• [Task goal]
Could you reproduce, word for word, everything below from the line containing "Tap cell | 46 | 57.56 | 2.577" down to the line containing "(Power assumes the", with both of those lines included and no others?

+++

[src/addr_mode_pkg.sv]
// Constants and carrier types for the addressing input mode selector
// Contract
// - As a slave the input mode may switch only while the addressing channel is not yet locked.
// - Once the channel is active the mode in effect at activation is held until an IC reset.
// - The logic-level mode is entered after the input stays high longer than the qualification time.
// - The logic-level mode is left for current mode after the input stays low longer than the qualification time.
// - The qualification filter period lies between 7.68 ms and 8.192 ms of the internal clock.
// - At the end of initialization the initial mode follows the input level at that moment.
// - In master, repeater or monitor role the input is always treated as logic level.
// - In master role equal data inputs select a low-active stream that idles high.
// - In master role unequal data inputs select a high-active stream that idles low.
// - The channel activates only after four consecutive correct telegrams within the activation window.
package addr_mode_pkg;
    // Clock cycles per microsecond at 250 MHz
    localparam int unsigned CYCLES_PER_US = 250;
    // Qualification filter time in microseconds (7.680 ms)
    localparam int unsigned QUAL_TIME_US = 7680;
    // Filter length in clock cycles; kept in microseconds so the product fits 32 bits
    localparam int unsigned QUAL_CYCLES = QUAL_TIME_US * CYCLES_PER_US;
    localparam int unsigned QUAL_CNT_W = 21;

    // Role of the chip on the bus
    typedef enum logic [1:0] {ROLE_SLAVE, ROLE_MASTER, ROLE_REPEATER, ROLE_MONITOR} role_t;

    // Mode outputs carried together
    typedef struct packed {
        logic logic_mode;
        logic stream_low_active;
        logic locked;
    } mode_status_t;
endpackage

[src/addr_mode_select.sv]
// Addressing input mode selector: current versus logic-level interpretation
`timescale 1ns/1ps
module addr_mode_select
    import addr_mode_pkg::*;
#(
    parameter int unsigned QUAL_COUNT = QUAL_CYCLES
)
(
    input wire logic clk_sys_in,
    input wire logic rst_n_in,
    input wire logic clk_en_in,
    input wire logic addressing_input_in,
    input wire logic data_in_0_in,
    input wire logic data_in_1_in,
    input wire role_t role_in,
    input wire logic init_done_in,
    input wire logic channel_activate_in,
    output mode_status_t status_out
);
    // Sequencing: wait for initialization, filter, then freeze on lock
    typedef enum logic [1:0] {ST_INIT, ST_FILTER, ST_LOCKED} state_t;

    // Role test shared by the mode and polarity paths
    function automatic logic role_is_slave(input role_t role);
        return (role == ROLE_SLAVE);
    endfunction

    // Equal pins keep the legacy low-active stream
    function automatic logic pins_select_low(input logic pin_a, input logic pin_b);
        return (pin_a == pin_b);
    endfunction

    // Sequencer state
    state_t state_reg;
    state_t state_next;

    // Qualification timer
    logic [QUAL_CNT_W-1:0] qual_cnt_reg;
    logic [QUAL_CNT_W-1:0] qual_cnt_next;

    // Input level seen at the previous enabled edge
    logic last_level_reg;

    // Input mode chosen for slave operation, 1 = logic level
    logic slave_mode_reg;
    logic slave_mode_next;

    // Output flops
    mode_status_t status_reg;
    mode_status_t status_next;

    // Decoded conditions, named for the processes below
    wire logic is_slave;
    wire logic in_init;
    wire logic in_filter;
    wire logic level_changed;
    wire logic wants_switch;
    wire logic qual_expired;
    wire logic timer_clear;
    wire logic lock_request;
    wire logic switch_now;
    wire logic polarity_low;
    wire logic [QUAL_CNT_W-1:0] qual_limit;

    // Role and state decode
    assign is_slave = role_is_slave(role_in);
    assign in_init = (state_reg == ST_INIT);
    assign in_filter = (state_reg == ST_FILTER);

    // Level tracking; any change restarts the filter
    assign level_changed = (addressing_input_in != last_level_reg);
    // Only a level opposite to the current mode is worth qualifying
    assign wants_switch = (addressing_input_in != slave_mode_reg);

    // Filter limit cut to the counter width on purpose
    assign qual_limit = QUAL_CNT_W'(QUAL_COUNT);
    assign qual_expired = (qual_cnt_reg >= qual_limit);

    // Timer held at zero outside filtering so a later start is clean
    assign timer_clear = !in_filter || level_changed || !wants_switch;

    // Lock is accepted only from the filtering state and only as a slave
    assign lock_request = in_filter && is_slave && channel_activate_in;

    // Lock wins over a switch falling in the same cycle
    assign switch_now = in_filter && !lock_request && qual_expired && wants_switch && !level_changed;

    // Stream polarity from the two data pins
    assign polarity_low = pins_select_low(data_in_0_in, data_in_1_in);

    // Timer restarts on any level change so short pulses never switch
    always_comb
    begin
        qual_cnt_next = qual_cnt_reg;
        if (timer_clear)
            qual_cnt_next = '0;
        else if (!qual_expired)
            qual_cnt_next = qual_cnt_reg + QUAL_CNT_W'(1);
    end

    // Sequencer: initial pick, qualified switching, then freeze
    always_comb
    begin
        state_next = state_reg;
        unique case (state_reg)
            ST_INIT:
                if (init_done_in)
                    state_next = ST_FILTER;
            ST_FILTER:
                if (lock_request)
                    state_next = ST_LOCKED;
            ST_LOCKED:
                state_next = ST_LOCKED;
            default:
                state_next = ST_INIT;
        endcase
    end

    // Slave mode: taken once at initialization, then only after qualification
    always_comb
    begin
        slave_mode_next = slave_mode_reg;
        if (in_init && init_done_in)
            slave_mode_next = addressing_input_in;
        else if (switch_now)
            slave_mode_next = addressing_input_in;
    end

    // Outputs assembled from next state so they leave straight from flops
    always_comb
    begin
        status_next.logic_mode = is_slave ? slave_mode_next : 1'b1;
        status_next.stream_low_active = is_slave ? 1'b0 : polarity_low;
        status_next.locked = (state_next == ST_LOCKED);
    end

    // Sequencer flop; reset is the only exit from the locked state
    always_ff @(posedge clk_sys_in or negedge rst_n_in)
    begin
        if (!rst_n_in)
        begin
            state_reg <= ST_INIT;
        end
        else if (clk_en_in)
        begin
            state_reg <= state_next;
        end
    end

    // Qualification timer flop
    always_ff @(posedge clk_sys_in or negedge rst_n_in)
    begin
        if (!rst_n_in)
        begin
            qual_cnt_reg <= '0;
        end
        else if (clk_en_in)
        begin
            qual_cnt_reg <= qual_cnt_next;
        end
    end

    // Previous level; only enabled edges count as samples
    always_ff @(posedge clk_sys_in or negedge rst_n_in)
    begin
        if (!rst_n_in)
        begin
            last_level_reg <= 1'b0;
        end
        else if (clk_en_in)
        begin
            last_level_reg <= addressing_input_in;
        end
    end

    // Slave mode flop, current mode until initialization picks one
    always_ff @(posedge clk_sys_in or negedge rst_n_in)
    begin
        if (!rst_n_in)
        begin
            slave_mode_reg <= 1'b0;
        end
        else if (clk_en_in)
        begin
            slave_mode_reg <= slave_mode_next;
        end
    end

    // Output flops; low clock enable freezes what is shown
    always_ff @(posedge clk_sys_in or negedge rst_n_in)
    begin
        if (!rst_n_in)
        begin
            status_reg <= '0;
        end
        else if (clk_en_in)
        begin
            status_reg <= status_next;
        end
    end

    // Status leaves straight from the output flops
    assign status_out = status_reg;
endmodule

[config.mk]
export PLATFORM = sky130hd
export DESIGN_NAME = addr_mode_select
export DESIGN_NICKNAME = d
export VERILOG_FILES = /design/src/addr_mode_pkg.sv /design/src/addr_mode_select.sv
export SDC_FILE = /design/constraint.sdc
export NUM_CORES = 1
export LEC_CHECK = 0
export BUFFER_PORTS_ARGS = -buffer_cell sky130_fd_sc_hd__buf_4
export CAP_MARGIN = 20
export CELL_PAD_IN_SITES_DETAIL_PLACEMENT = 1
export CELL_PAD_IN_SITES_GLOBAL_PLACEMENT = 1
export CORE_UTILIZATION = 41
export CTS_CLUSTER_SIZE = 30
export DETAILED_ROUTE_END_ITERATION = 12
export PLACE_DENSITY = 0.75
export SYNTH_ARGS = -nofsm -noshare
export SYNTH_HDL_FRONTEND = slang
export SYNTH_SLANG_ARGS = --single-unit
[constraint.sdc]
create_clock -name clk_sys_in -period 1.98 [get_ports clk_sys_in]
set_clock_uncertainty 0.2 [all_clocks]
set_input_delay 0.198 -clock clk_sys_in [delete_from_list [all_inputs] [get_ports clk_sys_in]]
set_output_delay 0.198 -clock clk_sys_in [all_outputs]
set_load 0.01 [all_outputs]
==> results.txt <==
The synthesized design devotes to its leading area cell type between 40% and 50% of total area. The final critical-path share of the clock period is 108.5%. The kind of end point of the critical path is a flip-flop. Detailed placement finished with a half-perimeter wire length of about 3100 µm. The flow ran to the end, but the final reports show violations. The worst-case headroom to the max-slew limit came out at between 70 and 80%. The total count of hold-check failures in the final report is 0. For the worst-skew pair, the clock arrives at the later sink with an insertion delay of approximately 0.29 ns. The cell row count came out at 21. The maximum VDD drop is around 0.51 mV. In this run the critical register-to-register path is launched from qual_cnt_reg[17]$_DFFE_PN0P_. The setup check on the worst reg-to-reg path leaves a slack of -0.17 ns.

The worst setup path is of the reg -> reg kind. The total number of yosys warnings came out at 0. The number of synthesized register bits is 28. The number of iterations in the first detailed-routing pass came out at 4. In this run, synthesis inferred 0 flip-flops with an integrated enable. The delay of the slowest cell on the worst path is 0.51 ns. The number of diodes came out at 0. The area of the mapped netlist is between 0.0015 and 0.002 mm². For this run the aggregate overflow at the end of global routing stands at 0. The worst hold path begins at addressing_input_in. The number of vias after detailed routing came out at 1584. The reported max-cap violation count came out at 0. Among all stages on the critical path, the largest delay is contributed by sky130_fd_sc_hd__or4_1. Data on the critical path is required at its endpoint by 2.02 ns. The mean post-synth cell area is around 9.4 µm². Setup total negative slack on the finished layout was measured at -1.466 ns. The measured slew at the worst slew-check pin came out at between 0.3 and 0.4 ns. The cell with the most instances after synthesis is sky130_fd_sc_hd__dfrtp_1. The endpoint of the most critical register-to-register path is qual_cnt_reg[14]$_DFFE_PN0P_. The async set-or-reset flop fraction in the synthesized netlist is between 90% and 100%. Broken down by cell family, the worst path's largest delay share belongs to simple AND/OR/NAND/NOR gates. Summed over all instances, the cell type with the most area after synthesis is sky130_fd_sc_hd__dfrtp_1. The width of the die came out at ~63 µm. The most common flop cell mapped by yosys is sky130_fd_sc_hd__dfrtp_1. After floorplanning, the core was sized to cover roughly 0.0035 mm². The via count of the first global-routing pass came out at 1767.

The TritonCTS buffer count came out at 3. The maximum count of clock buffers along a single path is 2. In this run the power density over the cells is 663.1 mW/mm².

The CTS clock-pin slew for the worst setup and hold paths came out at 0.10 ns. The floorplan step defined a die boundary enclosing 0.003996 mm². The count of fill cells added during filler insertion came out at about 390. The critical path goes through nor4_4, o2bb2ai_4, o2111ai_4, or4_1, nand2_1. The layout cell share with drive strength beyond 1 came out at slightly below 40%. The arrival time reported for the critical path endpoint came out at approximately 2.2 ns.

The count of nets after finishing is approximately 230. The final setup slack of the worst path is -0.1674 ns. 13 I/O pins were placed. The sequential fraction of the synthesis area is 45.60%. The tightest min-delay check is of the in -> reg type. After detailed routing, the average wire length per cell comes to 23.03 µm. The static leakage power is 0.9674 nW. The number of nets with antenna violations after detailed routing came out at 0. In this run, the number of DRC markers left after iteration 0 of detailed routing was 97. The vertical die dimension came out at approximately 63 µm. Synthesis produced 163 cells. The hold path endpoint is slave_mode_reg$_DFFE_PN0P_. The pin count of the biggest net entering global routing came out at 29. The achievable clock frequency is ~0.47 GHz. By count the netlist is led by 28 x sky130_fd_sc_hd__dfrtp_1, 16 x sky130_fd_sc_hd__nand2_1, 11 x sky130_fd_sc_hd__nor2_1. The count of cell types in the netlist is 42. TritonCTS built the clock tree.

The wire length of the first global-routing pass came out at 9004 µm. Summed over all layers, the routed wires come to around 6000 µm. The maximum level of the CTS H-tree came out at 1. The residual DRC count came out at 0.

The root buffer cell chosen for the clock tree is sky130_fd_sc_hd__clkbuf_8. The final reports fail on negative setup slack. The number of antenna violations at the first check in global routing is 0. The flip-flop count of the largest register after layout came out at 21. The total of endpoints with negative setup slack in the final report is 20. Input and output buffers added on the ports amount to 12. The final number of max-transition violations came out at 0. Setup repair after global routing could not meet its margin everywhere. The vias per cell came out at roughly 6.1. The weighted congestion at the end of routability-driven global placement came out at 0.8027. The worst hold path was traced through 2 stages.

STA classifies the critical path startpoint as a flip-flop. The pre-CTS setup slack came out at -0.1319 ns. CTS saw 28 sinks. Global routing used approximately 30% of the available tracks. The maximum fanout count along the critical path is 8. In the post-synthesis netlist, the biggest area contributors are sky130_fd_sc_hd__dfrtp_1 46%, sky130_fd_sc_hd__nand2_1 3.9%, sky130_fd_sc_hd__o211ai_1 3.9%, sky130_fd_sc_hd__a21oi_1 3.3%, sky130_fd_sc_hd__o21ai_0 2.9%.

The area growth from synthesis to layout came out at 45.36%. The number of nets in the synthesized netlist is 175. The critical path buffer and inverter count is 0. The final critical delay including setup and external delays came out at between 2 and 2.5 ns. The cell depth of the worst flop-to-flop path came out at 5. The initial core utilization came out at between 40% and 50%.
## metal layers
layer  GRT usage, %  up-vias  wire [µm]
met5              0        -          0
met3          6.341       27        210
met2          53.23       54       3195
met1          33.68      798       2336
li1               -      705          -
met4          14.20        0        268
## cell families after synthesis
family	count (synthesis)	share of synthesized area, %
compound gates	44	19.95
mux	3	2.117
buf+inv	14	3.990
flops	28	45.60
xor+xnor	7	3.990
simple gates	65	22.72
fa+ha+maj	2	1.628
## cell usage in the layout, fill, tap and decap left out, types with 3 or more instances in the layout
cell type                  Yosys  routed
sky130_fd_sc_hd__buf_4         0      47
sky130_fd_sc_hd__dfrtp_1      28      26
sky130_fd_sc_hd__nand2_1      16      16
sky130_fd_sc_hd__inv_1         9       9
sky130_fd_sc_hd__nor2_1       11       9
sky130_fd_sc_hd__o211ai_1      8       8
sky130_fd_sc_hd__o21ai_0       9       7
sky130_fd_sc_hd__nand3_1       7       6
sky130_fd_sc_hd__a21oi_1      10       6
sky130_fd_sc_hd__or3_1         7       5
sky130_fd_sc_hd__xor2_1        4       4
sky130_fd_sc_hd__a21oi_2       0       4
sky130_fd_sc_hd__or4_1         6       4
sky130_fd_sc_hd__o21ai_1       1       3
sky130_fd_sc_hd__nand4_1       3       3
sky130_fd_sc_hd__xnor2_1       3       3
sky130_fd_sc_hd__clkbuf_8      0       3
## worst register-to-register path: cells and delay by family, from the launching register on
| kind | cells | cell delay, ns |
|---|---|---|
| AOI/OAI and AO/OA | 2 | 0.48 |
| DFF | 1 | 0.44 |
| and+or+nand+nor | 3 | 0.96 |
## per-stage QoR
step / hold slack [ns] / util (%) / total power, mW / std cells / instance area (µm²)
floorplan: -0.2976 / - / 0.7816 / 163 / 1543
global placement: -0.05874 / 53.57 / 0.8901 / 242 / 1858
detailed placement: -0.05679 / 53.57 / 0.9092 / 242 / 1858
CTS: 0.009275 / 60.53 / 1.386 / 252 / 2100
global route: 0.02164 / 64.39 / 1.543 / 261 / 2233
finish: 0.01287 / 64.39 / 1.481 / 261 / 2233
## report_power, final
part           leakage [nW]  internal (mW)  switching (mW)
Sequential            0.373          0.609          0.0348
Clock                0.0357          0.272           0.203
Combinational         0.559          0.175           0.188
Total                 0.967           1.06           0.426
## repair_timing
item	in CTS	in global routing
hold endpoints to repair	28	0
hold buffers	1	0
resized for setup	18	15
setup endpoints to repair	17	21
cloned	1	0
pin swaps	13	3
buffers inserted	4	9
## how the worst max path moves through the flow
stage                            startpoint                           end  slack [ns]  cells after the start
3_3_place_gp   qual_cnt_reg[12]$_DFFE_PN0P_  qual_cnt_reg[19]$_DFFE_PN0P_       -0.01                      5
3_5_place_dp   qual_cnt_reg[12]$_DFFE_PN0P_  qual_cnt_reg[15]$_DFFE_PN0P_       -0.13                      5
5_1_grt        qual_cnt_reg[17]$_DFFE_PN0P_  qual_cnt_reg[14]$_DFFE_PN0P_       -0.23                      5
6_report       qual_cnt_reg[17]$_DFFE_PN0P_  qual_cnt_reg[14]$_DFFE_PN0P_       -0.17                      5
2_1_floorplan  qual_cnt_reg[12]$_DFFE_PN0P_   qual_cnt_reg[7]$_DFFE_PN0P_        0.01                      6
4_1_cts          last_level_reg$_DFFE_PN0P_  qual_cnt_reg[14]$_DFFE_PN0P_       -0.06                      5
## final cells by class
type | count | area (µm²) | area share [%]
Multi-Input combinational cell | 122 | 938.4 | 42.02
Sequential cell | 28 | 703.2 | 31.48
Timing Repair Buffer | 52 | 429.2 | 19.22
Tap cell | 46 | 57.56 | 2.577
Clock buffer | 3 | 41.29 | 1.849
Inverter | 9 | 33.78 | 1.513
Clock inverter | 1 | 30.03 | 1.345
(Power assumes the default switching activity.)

+++

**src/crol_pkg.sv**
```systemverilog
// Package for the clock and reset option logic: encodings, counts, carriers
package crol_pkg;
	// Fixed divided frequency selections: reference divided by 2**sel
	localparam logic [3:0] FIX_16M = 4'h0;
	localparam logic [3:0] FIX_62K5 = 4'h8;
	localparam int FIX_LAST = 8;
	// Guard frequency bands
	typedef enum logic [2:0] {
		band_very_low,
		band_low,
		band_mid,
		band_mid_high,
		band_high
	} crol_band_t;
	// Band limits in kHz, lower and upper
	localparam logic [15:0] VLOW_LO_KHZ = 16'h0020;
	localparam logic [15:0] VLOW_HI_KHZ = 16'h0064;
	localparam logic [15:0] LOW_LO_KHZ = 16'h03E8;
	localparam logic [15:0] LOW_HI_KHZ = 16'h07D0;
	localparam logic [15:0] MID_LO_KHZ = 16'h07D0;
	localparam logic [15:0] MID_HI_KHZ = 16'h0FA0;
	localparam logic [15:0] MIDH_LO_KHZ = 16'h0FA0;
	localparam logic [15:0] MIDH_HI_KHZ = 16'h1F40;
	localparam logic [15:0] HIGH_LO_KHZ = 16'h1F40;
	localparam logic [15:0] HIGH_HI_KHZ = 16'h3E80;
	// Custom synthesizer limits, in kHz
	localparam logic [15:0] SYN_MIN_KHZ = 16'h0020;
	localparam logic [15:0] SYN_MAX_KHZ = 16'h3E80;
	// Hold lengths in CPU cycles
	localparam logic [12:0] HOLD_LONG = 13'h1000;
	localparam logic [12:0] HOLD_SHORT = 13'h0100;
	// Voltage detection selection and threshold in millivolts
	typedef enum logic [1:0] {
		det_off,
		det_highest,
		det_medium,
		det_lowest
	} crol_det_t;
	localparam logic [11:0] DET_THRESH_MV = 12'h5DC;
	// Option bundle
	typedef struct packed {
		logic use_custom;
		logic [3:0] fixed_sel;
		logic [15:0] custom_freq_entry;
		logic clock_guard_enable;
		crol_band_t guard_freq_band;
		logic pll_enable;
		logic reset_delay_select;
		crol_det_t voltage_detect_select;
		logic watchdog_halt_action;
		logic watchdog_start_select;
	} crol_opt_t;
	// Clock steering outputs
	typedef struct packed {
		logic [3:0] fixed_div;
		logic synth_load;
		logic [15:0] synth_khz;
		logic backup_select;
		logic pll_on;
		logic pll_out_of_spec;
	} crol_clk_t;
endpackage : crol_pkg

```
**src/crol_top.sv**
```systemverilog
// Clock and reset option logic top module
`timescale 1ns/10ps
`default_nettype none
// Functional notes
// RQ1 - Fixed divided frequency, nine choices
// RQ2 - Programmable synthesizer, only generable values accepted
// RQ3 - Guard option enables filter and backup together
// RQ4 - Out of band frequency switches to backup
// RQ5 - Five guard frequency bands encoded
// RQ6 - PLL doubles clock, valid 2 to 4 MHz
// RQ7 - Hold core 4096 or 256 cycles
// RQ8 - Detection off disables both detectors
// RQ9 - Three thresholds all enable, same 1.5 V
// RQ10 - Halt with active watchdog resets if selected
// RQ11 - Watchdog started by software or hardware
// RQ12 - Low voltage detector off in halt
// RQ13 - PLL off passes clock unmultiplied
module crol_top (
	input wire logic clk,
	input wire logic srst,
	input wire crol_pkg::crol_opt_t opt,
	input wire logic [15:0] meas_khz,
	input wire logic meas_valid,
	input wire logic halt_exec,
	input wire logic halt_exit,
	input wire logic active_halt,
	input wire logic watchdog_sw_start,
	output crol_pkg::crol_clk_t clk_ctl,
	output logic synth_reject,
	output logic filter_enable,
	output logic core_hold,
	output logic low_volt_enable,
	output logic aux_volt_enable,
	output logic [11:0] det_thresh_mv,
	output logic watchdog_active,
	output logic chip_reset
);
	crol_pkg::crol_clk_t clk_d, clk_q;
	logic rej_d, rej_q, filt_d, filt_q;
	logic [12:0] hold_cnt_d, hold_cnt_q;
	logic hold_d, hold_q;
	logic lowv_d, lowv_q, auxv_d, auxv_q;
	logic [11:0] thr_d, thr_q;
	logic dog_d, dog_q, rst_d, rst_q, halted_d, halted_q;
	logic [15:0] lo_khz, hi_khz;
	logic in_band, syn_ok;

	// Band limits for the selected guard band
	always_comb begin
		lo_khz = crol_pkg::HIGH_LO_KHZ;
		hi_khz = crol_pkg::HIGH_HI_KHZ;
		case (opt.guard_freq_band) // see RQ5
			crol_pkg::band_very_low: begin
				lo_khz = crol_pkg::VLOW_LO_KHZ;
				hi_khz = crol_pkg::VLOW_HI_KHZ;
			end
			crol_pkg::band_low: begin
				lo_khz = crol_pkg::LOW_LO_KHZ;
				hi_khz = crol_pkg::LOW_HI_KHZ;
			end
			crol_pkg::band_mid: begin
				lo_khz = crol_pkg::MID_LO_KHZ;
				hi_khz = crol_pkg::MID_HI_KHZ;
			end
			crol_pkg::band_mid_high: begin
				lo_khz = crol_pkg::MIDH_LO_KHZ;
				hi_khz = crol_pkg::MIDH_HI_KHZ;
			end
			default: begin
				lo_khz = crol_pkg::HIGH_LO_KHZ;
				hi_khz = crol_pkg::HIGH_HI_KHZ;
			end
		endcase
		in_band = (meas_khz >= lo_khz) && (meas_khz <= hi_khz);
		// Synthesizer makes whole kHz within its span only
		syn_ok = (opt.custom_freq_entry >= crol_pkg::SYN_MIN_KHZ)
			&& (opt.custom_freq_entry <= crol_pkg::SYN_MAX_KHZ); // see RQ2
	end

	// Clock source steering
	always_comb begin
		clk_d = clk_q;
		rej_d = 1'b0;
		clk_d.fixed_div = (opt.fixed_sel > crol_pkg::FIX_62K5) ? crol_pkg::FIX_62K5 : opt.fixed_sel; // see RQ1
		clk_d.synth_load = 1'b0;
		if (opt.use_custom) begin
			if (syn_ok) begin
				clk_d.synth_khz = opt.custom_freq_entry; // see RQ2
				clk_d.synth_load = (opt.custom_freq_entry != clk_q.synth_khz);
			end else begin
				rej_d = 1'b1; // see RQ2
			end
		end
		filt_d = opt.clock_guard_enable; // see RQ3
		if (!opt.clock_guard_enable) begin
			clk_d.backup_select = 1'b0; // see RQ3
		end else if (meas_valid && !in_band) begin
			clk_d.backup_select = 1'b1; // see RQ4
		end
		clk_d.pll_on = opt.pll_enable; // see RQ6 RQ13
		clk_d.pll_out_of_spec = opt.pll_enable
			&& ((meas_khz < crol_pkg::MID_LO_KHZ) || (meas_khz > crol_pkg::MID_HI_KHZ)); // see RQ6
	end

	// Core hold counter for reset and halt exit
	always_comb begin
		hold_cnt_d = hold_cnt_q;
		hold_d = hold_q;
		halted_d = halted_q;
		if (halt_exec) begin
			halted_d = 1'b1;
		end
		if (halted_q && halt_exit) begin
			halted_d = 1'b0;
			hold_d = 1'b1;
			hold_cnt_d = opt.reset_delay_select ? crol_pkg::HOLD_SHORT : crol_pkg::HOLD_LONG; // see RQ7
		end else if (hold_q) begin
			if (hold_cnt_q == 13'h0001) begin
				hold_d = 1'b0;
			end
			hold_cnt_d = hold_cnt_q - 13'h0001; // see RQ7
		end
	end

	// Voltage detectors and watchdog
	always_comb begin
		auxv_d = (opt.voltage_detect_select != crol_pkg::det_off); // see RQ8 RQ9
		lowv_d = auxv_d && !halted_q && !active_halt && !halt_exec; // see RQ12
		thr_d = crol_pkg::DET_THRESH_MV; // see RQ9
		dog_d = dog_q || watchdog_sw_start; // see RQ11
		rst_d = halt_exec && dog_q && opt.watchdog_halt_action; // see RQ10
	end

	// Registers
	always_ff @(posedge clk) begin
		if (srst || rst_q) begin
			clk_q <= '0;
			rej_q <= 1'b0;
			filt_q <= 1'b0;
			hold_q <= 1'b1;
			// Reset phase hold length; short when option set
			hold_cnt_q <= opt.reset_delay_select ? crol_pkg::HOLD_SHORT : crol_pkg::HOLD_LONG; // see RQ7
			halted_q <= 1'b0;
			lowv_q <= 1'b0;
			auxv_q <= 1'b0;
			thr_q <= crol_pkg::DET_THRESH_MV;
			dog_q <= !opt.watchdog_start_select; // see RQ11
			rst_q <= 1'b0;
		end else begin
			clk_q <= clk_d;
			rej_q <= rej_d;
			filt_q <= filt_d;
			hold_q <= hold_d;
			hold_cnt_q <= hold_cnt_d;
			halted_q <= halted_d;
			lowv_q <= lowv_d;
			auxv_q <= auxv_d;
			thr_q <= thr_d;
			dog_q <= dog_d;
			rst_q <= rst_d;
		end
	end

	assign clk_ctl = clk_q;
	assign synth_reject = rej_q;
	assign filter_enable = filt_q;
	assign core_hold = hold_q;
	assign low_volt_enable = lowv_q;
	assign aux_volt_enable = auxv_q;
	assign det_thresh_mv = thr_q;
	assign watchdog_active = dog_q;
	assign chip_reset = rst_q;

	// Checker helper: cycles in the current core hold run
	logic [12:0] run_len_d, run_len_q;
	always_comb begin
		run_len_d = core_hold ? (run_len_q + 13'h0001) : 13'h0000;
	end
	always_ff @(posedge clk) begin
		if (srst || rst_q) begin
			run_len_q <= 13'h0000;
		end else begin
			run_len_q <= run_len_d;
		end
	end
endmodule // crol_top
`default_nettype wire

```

+++

• [Worked solution]
Tap cell | 46 | 57.56 | 2.577
Clock buffer | 3 | 41.29 | 1.849
Inverter | 9 | 33.78 | 1.513
Clock inverter | 1 | 30.03 | 1.345
(Power assumes the default switching activity.)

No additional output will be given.